E&S方式によるメリット。荷役線出線時刻と持込締切時刻のはなし
2019年08月15日(木)
前回はE&S駅の概要についてお伝えしましたが、今回は通運の現場としてのお話しです。
前々回でお伝えしたコンテナ時刻表の左側には、太字で荷役線出線時刻、そして括弧でくくって発時刻が書かれています。普通の列車の場合は出発時刻が大切ですが、コンテナ列車の場合は、出発前に編成を完成させなければなりません。ですから、荷役線出発時刻が先に書かれているのです。
そして、コンテナ車への積み込み作業の締め切りは、もう少し前になってきます。これを「持込締切時刻」といい、通運にとっては何よりも大切な時刻となります。
普段、持込締切時刻がギリギリになるような配車は組みません。積み込みを行っているドライバーさんの負担がとても大きくなるからです。しかし、荷物が揃わなかったため積み込みが大幅に遅れてしまった、どうしても早めの列車に乗せなければならない等々トラブルや事情があり、やむを得ない場合もあります。
また、到着列車が遅れた場合、駅には着いているものの、入れ換え作業等の関係でなかなか荷役線に入ってこないことも。

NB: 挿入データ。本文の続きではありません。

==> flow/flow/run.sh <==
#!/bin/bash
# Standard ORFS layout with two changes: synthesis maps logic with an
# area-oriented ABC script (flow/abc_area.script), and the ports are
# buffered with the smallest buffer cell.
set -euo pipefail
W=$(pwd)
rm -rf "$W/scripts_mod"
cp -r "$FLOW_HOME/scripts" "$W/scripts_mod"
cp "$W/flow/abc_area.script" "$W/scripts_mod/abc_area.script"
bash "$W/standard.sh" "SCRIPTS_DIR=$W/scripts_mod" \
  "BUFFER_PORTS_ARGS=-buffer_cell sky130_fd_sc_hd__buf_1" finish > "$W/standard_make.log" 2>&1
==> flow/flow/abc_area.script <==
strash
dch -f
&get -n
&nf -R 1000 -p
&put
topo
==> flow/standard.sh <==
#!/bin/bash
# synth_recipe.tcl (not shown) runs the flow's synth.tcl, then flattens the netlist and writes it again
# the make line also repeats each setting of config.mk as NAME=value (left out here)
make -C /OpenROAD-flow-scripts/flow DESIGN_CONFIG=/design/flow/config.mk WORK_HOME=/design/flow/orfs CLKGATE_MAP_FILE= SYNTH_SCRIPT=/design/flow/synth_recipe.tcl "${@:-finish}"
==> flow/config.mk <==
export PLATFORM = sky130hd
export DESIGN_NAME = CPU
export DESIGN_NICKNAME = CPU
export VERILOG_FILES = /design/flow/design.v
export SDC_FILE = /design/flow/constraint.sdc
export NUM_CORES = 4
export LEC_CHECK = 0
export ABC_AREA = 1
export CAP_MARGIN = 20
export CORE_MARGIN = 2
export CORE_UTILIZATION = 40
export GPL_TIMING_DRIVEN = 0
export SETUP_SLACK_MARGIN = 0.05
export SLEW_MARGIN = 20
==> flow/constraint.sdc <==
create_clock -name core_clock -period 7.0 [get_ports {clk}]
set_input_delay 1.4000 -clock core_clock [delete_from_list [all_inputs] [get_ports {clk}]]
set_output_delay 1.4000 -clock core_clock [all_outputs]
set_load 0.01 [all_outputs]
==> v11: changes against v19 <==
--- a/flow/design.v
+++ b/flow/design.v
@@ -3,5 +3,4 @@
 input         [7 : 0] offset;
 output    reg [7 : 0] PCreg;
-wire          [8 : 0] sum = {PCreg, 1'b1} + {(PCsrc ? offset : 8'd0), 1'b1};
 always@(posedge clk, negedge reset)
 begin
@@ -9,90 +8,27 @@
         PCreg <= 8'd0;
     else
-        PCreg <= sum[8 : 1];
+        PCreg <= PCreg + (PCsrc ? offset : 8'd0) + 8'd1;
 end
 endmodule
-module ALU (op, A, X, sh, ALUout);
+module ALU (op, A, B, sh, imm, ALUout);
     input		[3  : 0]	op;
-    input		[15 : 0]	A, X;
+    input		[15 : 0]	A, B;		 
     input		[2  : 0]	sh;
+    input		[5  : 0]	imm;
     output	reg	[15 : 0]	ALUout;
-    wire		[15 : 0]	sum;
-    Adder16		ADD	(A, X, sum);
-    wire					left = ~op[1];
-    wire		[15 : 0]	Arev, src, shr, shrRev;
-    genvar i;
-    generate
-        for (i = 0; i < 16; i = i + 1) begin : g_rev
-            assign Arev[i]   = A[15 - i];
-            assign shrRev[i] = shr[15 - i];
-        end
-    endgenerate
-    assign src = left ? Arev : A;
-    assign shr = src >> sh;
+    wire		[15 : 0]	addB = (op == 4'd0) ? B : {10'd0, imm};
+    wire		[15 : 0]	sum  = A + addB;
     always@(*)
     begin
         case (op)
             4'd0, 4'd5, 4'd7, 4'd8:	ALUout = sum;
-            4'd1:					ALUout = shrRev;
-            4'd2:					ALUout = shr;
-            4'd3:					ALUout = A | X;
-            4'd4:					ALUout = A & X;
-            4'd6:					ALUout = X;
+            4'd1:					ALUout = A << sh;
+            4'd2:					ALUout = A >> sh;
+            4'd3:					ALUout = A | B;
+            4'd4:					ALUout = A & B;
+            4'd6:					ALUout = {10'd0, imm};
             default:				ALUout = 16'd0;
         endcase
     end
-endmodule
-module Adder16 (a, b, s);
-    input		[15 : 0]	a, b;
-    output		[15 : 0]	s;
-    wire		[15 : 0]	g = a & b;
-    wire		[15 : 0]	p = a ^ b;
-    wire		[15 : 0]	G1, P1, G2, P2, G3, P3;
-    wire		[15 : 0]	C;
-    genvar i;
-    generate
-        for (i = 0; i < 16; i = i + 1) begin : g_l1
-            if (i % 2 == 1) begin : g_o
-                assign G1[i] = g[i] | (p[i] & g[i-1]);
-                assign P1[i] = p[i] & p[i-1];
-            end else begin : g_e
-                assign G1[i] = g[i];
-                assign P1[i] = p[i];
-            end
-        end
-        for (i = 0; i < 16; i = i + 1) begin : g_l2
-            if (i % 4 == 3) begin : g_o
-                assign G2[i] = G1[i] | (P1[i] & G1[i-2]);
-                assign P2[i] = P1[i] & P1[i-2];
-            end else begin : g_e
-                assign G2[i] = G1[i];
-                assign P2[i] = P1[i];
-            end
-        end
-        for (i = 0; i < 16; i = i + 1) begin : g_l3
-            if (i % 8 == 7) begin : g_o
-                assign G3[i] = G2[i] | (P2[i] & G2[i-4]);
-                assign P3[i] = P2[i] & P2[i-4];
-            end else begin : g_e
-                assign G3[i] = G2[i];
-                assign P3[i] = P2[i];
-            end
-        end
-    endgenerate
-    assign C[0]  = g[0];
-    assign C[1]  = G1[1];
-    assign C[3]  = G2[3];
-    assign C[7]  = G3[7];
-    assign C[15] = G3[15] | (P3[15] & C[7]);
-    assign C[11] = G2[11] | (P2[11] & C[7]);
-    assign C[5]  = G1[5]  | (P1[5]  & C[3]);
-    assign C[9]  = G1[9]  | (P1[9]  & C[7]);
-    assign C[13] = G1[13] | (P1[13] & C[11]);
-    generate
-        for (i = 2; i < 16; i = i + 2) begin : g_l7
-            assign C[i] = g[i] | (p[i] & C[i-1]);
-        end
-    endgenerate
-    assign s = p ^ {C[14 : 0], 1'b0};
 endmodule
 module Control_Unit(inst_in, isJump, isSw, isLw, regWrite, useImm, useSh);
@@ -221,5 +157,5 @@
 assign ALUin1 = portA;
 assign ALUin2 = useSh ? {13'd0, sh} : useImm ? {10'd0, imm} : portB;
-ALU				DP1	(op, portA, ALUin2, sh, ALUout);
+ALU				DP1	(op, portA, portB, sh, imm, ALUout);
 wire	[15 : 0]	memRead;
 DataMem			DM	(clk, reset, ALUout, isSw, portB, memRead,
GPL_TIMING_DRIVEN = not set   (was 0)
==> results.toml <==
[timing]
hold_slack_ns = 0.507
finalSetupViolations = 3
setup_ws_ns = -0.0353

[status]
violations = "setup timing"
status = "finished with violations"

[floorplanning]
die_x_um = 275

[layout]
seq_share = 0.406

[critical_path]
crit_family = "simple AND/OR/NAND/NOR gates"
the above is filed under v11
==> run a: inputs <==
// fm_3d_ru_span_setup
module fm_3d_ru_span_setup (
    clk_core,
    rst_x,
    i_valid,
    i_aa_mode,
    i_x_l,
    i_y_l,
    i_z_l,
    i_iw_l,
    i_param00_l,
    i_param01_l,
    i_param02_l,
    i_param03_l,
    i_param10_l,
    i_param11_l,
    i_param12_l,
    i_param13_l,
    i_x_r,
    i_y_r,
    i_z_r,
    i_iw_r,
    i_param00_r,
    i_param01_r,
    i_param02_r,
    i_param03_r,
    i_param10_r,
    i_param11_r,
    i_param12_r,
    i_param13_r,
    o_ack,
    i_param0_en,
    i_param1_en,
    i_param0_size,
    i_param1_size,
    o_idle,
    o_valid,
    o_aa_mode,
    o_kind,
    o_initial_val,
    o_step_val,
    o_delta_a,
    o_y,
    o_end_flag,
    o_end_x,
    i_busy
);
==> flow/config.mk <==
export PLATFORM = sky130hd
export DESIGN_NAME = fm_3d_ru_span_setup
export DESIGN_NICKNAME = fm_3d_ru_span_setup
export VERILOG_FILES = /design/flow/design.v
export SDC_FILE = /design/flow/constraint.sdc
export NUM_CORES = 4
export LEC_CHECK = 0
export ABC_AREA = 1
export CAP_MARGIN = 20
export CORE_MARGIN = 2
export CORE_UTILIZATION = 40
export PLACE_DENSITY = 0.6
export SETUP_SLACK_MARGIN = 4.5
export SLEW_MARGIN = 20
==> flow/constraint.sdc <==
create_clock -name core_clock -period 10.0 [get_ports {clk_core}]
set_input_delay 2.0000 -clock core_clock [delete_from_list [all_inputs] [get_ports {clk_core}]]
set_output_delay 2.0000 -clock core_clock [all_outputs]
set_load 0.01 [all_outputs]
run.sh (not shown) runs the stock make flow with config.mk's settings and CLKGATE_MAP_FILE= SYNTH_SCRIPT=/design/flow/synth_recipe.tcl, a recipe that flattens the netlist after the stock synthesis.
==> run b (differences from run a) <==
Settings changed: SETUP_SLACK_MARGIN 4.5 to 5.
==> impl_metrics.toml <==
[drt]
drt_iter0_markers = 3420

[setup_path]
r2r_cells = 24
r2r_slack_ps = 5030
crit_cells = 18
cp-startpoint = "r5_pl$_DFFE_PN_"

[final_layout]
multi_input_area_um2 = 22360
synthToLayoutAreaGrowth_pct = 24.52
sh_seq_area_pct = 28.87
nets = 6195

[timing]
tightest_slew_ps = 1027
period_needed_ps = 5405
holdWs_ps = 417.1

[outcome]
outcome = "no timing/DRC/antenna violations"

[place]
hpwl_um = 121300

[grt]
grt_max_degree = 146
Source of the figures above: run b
Context: an optimization exercise on an open-source flow, tuned for small area and a short achievable clock period. The choices shown serve that exercise and are no tape-out recipe.
In this exercise RTL edits were held to simulation tests only and were not proved equivalent to the original.

Setup of job 4025:
## mips_cpu
module mips_cpu (
    input  wire        clk,
    input  wire        rst,
    output wire [31:0] imem_addr,    
    input  wire [31:0] imem_rdata,   
    output wire [31:0] dmem_addr,    
    output wire [31:0] dmem_wdata,   
    output wire        dmem_we,      
    output wire        dmem_re,      
    input  wire [31:0] dmem_rdata    
);
    wire [31:0] instr = imem_rdata;
    wire [31:0] pc, pc_plus4;
    wire [31:0] rs_n, rt_n;          
    wire [31:0] rs_an;               
    wire [31:0] addr;
    wire [31:0] alu_y;
    wire [31:0] wd;
    wire d_neg, eq;
    wire reg_write, mem_read, mem_write, jr, jump;
    wire br_eq, br_ne, br_neg, br_nneg, br_le, br_gt;
    wire [4:0] wa;
    wire sel_add, sel_addr, sel_slt, sel_sltu, sel_srl;
    wire [3:0] lut;
    wire sel_lui, sel_load, sel_link, use_imm, sub;
    control_unit ctrl_inst (
        .instr(instr), .reg_write(reg_write), .wa(wa), .mem_read(mem_read),
        .mem_write(mem_write), .jr(jr), .jump(jump), .br_eq(br_eq), .br_ne(br_ne),
        .br_neg(br_neg), .br_nneg(br_nneg), .br_le(br_le), .br_gt(br_gt)
    );
    alu_control alu_ctrl_inst (
        .instr(instr), .sel_add(sel_add), .sel_addr(sel_addr), .lut(lut), .sel_slt(sel_slt),
        .sel_sltu(sel_sltu), .sel_srl(sel_srl), .sel_lui(sel_lui), .sel_load(sel_load),
        .sel_link(sel_link), .use_imm(use_imm), .sub(sub)
    );
    reg_file rf_inst (
        .clk(clk), .rst(rst), .we(reg_write),
        .ra1(instr[25:21]), .ra2(instr[20:16]), .wa(wa), .wd(wd),
        .rd1n(rs_n), .rd1an(rs_an), .rd2n(rt_n)
    );
    add32 addr_adder (.an(rs_an), .imm(instr[15:0]), .y(addr));
    alu alu_inst (
        .an(rs_n), .bn(rt_n), .imm(instr[15:0]), .addr(addr), .shamt(instr[10:6]),
        .sel_add(sel_add), .sel_addr(sel_addr), .lut(lut), .sel_slt(sel_slt), .sel_sltu(sel_sltu),
        .sel_srl(sel_srl), .use_imm(use_imm), .sub(sub), .y(alu_y), .d_neg(d_neg), .eq(eq)
    );
  ...
For scale: roughly 1100 flip-flops, ~160 I/O pins, ~52000 sq um of cells after synthesis.
==> flow/config.mk <==
export PLATFORM = sky130hd
export DESIGN_NAME = mips_cpu
export DESIGN_NICKNAME = mips_cpu
export VERILOG_FILES = /design/flow/design.v
export SDC_FILE = /design/flow/constraint.sdc
export NUM_CORES = 4
export LEC_CHECK = 0
export CAP_MARGIN = 20
export CORE_MARGIN = 2
export CORE_UTILIZATION = 58
export PLACE_DENSITY = 0.75
export SETUP_SLACK_MARGIN = 5
export SLEW_MARGIN = 20
export SYNTH_HIERARCHICAL = 1
==> flow/constraint.sdc <==
create_clock -name core_clock -period 15.0 [get_ports {clk}]
set_input_delay 3.0000 -clock core_clock [delete_from_list [all_inputs] [get_ports {clk}]]
set_output_delay 3.0000 -clock core_clock [all_outputs]
set_load 0.01 [all_outputs]
standard.sh (not shown) runs the stock make flow with config.mk's settings and CLKGATE_MAP_FILE= SYNTH_SCRIPT=/design/flow/synth_recipe.tcl, a recipe that flattens the netlist after the stock synthesis.
==> flow/flow/run.sh <==
#!/bin/bash
# Own layout flow: the standard flow (standard.sh, standard synthesis
# unchanged) with changes only to how the layout is made:
#  - the port buffers are sky130_fd_sc_hd__buf_2 instead of the delay cell
#    that buffer_ports picks by default;
#  - clock tree synthesis without dummy loads, with larger sink clusters.
# The clock period, constraints, tap cells and power grid are the standard ones.
# make's full output goes to make_finish.log; ORFS keeps each step's log in orfs/logs.
set -euo pipefail
export BUFFER_PORTS_ARGS="-buffer_cell sky130_fd_sc_hd__buf_2"
export CTS_ARGS="-sink_clustering_enable -repair_clock_nets -dont_use_dummy_load -sink_clustering_size 25 -sink_clustering_max_diameter 90"
bash standard.sh finish > make_finish.log 2>&1
Job 4025: all stages complete, timing, DRC and antenna checks passed
The inputs of job 256 differ from those of job 4025 as listed below.
-- flow/config.mk --
<<< job 4025, line 9
export CORE_MARGIN = 2
export CORE_UTILIZATION = 58
export PLACE_DENSITY = 0.75
export SETUP_SLACK_MARGIN = 5
>>> job 256, line 9
export CORE_MARGIN = 2
export CORE_UTILIZATION = 55
export SETUP_SLACK_MARGIN = 5
### Flow results
| wire length on met3 | lower: job 4025 |. Minimum period implied by the final worst setup slack deteriorates in job 256 relative to job 4025. Looking only at detailed router's first-iteration violation count, and setting everything else aside, the lower value of job 256 and job 4025 goes to job 4025. The multi-input gate area in the final layout was comparable across job 256 and job 4025. Cmp job 256 vs job 4025: all-layer global routing usage higher in job 256. Measured against each other, job 256 and job 4025 differ in number of global-route vias before repair, the higher figure coming from job 256.

==> static timing again, ports no longer ideal <==
Ports are ideal in the flow. The routed layouts listed here were re-timed in OpenROAD.
Step 1: set_driving_cell puts a clkbuf_16 on clk and a buf_2 on each other input, an assumption about the parent block.
Step 2 also shifts input and output timing later by t, the mid clock arrival at the registers, as if the neighbouring blocks saw the same clock.
a / b / c = ideal / step 1 / step 2; a / b = the first two.
| run | t (ns) | slack for setup (ns) | worst hold slack (ns) |
|---|---|---|---|
| job 4025 | 0.699 | 4.913 / 4.883 / 4.490 | 0.509 / 0.509 / 0.509 |
| job 256 | 0.746 | 4.735 / 4.684 / 4.256 | 0.508 / 0.508 / 0.508 |
After both steps every run listed still meets setup and hold. The setup slack of job 256, which loses most, moves by -0.051 ns with the drivers and by -0.479 ns with both steps.
Source: an optimization exercise on an open RTL-to-GDS flow (aim: small area and a short achievable clock period). Production flows keep margins and buffers that such runs may drop.
At most, simulation tests tie the RTL to the original design; equivalence was not proved.
Power and IR drop assume default switching activity.

==> branch yarrow: inputs <==
Design Parameterized_ALU, start of the top module:
module Parameterized_ALU#(parameter N = 16)(
    input clk,
    input [N-1:0] A,
    input [N-1:0] B,
    input [3:0] ALU_Func,
    output reg [N-1:0] ALU_out,
    output reg Carry,
    output  Arith,
    output  Shift,
    output  CMP,
    output  Logic
    );
    wire sub = ALU_Func[0] | ALU_Func[3];
    wire [15:0] bx = B ^ {16{sub}};
    wire [16:0] c;
    wire [15:0] s;
    assign c[0] = sub;
    genvar i;
    generate for (i = 0; i < 16; i = i + 1) begin : add
      assign s[i] = A[i] ^ bx[i] ^ c[i];
      assign c[i+1] = (A[i] & bx[i]) | (c[i] & (A[i] ^ bx[i]));
    end endgenerate
    wire lt = ~c[16];             
    wire eq = ~|(A ^ B);
    wire gt = ~lt & ~eq;
    wire [15:0] md;
    alu_muldiv u_md(.A(A), .B(B), .div(ALU_Func[0]), .Y(md));
    always @(posedge clk) begin
        Carry <= 1'b0;
        case (ALU_Func)
            4'b0000: {Carry, ALU_out} <= {c[16], s};
            4'b0001: {Carry, ALU_out} <= {lt, s};
            4'b0010: ALU_out <= md;
            4'b0011: ALU_out <= md;
            4'b0100: ALU_out <= A & B;
            4'b0101: ALU_out <= A | B;
            4'b0110: ALU_out <= ~(A & B);
            4'b0111: ALU_out <= ~(A | B);
            4'b1000: ALU_out <= A ^ B;
            4'b1001: ALU_out <= ~(A ^ B);
            4'b1010: ALU_out <= {15'b0, eq};
            4'b1011: ALU_out <= {14'b0, gt, 1'b0};
            4'b1100: ALU_out <= {14'b0, lt, lt};
            4'b1101: ALU_out <= {1'b0, A[15:1]};
            4'b1110: ALU_out <= {A[14:0], 1'b0};
            default: ALU_out <= 16'b0;
        endcase
    end
    assign Arith = (ALU_Func[3:2] == 2'b00);
    assign Logic = (ALU_Func[3:2] == 2'b01) || (ALU_Func == 4'b1000) || (ALU_Func == 4'b1001);
    assign CMP   = (ALU_Func == 4'b1010) || (ALU_Func == 4'b1011) || (ALU_Func == 4'b1100);
    assign Shift = (ALU_Func == 4'b1101) || (ALU_Func == 4'b1110);
endmodule
Settings: LEC_CHECK=0, ABC_AREA=1, CAP_MARGIN=20, CORE_MARGIN=2, CORE_UTILIZATION=40, SLEW_MARGIN=20; clock period 35.0 ns.
run.sh (not shown) runs the stock make flow with config.mk's settings and CLKGATE_MAP_FILE= SYNTH_SCRIPT=/design/flow/synth_recipe.tcl, a recipe that flattens the netlist after the stock synthesis.
==> branch umber (differences from branch yarrow) <==
--- a/flow/design.v
+++ b/flow/design.v
@@ -202,120 +202,24 @@
   wire ctl14 = div ? q[2] : A[2];
   assign s14_r = s14_t ^ ({14{ctl14}} & (y[13:0] ^ s14_c[13:0]));
   wire [14:0] s15_t, s15_r;
   wire [15:0] s15_c;
   assign s15_c[0] = 1'b1;
   assign s15_t = {s14_r, A[1] | ~div};
-  wire [14:0] s15_g = s15_t & y[14:0];
-  wire [14:0] s15_p = s15_t | y[14:0];
-  wire s15_n1_g = s15_g[1] | (s15_p[1] & s15_p[0]);
-  wire s15_n2_g = s15_g[3] | (s15_p[3] & s15_g[2]);
-  wire s15_n2_p = s15_p[3] & s15_p[2];
-  wire s15_n3_g = s15_g[5] | (s15_p[5] & s15_g[4]);
-  wire s15_n3_p = s15_p[5] & s15_p[4];
-  wire s15_n4_g = s15_g[7] | (s15_p[7] & s15_g[6]);
-  wire s15_n4_p = s15_p[7] & s15_p[6];
-  wire s15_n5_g = s15_g[9] | (s15_p[9] & s15_g[8]);
-  wire s15_n5_p = s15_p[9] & s15_p[8];
-  wire s15_n6_g = s15_g[11] | (s15_p[11] & s15_g[10]);
-  wire s15_n6_p = s15_p[11] & s15_p[10];
-  wire s15_n7_g = s15_g[13] | (s15_p[13] & s15_g[12]);
-  wire s15_n7_p = s15_p[13] & s15_p[12];
-  wire s15_n8_g = s15_n2_g | (s15_n2_p & s15_n1_g);
-  wire s15_n9_g = s15_n4_g | (s15_n4_p & s15_n3_g);
-  wire s15_n9_p = s15_n4_p & s15_n3_p;
-  wire s15_n10_g = s15_n6_g | (s15_n6_p & s15_n5_g);
-  wire s15_n10_p = s15_n6_p & s15_n5_p;
-  wire s15_n11_g = s15_n9_g | (s15_n9_p & s15_n8_g);
-  wire s15_n12_g = s15_n10_g | (s15_n10_p & s15_n11_g);
-  wire s15_n13_g = s15_n3_g | (s15_n3_p & s15_n8_g);
-  wire s15_n14_g = s15_n5_g | (s15_n5_p & s15_n11_g);
-  wire s15_n15_g = s15_n7_g | (s15_n7_p & s15_n12_g);
-  wire s15_n16_g = s15_g[2] | (s15_p[2] & s15_n1_g);
-  wire s15_n17_g = s15_g[4] | (s15_p[4] & s15_n8_g);
-  wire s15_n18_g = s15_g[6] | (s15_p[6] & s15_n13_g);
-  wire s15_n19_g = s15_g[8] | (s15_p[8] & s15_n11_g);
-  wire s15_n20_g = s15_g[10] | (s15_p[10] & s15_n14_g);
-  wire s15_n21_g = s15_g[12] | (s15_p[12] & s15_n12_g);
-  wire s15_n22_g = s15_g[14] | (s15_p[14] & s15_n15_g);
-  assign s15_c[1] = s15_p[0];
-  assign s15_c[2] = s15_n1_g;
-  assign s15_c[3] = s15_n16_g;
-  assign s15_c[4] = s15_n8_g;
-  assign s15_c[5] = s15_n17_g;
-  assign s15_c[6] = s15_n13_g;
-  assign s15_c[7] = s15_n18_g;
-  assign s15_c[8] = s15_n11_g;
-  assign s15_c[9] = s15_n19_g;
-  assign s15_c[10] = s15_n14_g;
-  assign s15_c[11] = s15_n20_g;
-  assign s15_c[12] = s15_n12_g;
-  assign s15_c[13] = s15_n21_g;
-  assign s15_c[14] = s15_n15_g;
-  assign s15_c[15] = s15_n22_g;
+  generate for (w = 0; w < 15; w = w + 1) begin : c15
+    assign s15_c[w+1] = (s15_t[w] & y[w]) | ((s15_t[w] | y[w]) & s15_c[w]);
+  end endgenerate
   assign q[1] = hiz[15] & s15_c[15];
   wire ctl15 = div ? q[1] : A[1];
   assign s15_r = s15_t ^ ({15{ctl15}} & (y[14:0] ^ s15_c[14:0]));
   wire [15:0] s16_t, s16_r;
   wire [16:0] s16_c;
   assign s16_c[0] = 1'b1;
   assign s16_t = {s15_r, A[0] | ~div};
-  wire [15:0] s16_g = s16_t & y[15:0];
-  wire [15:0] s16_p = s16_t | y[15:0];
-  wire s16_n1_g = s16_g[1] | (s16_p[1] & s16_p[0]);
-  wire s16_n2_g = s16_g[3] | (s16_p[3] & s16_g[2]);
-  wire s16_n2_p = s16_p[3] & s16_p[2];
-  wire s16_n3_g = s16_g[5] | (s16_p[5] & s16_g[4]);
-  wire s16_n3_p = s16_p[5] & s16_p[4];
-  wire s16_n4_g = s16_g[7] | (s16_p[7] & s16_g[6]);
-  wire s16_n4_p = s16_p[7] & s16_p[6];
-  wire s16_n5_g = s16_g[9] | (s16_p[9] & s16_g[8]);
-  wire s16_n5_p = s16_p[9] & s16_p[8];
-  wire s16_n6_g = s16_g[11] | (s16_p[11] & s16_g[10]);
-  wire s16_n6_p = s16_p[11] & s16_p[10];
-  wire s16_n7_g = s16_g[13] | (s16_p[13] & s16_g[12]);
-  wire s16_n7_p = s16_p[13] & s16_p[12];
-  wire s16_n8_g = s16_g[15] | (s16_p[15] & s16_g[14]);
-  wire s16_n8_p = s16_p[15] & s16_p[14];
-  wire s16_n9_g = s16_n2_g | (s16_n2_p & s16_n1_g);
-  wire s16_n10_g = s16_n4_g | (s16_n4_p & s16_n3_g);
-  wire s16_n10_p = s16_n4_p & s16_n3_p;
-  wire s16_n11_g = s16_n6_g | (s16_n6_p & s16_n5_g);
-  wire s16_n11_p = s16_n6_p & s16_n5_p;
-  wire s16_n12_g = s16_n8_g | (s16_n8_p & s16_n7_g);
-  wire s16_n12_p = s16_n8_p & s16_n7_p;
-  wire s16_n13_g = s16_n10_g | (s16_n10_p & s16_n9_g);
-  wire s16_n14_g = s16_n12_g | (s16_n12_p & s16_n11_g);
-  wire s16_n14_p = s16_n12_p & s16_n11_p;
-  wire s16_n15_g = s16_n14_g | (s16_n14_p & s16_n13_g);
-  wire s16_n16_g = s16_n11_g | (s16_n11_p & s16_n13_g);
-  wire s16_n17_g = s16_n3_g | (s16_n3_p & s16_n9_g);
-  wire s16_n18_g = s16_n5_g | (s16_n5_p & s16_n13_g);
-  wire s16_n19_g = s16_n7_g | (s16_n7_p & s16_n16_g);
-  wire s16_n20_g = s16_g[2] | (s16_p[2] & s16_n1_g);
-  wire s16_n21_g = s16_g[4] | (s16_p[4] & s16_n9_g);
-  wire s16_n22_g = s16_g[6] | (s16_p[6] & s16_n17_g);
-  wire s16_n23_g = s16_g[8] | (s16_p[8] & s16_n13_g);
-  wire s16_n24_g = s16_g[10] | (s16_p[10] & s16_n18_g);
-  wire s16_n25_g = s16_g[12] | (s16_p[12] & s16_n16_g);
-  wire s16_n26_g = s16_g[14] | (s16_p[14] & s16_n19_g);
-  assign s16_c[1] = s16_p[0];
-  assign s16_c[2] = s16_n1_g;
-  assign s16_c[3] = s16_n20_g;
-  assign s16_c[4] = s16_n9_g;
-  assign s16_c[5] = s16_n21_g;
-  assign s16_c[6] = s16_n17_g;
-  assign s16_c[7] = s16_n22_g;
-  assign s16_c[8] = s16_n13_g;
-  assign s16_c[9] = s16_n23_g;
-  assign s16_c[10] = s16_n18_g;
-  assign s16_c[11] = s16_n24_g;
-  assign s16_c[12] = s16_n16_g;
-  assign s16_c[13] = s16_n25_g;
-  assign s16_c[14] = s16_n19_g;
-  assign s16_c[15] = s16_n26_g;
-  assign s16_c[16] = s16_n15_g;
+  generate for (w = 0; w < 16; w = w + 1) begin : c16
+    assign s16_c[w+1] = (s16_t[w] & y[w]) | ((s16_t[w] | y[w]) & s16_c[w]);
+  end endgenerate
   assign q[0] = hiz[16] & s16_c[16];
-  wire ctl16 = A[0];
+  wire ctl16 = div ? q[0] : A[0];
   assign s16_r = s16_t ^ ({16{ctl16}} & (y[15:0] ^ s16_c[15:0]));
   assign Y = div ? q : ~s16_r;
 endmodule
--- a/flow/config.mk
+++ b/flow/config.mk
@@ -6,7 +6,8 @@
 export NUM_CORES = 4
 export LEC_CHECK = 0
 export ABC_AREA = 1
 export CAP_MARGIN = 20
 export CORE_MARGIN = 2
 export CORE_UTILIZATION = 40
+export GPL_TIMING_DRIVEN = 0
 export SLEW_MARGIN = 20
==> run notes <==
largest net degree at the start of global routing=45; via count=10900; clk slew on worst S/H paths=0.07 ns; WL final=31700 µm; status=finished clean; Critical Path Stages=198; xor/xnor cell area share of the yosys netlist=0.114; Worst setup endpoint=ALU_out[11]; register area share after synthesis=0.0352
the above is filed under branch yarrow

E&S方式の駅では着発線で荷役作業を行うことができるため、従来の貨物駅に比べて荷役時間を大幅に短縮できるようになりました。そのため、荷役線出線時刻と発時刻はほぼ変わらないことが多く、従来駅に比べて持込締切時刻にも余裕が生まれました。持込締切時刻に余裕があり、発着ともにスムーズな荷役作業が行えるE&S駅は羨ましく感じますし、もっと増えてほしいとも思います。
お客様から集荷依頼があった際には、集荷時間と持込締切時間を勘案しながら積載する列車を決めていきます。集荷に余裕が持てるよう、自分のデスクの下敷きには、各列車の持込締切時刻が書かれた表を入れていました。
複数の行き先が連なる列車の場合は発時刻に対して締切時間がかなり早いものもあり、入社当初は間違えないように表へ蛍光ペンで書き込みをして、間違えないように気を付けていたのをよく覚えています。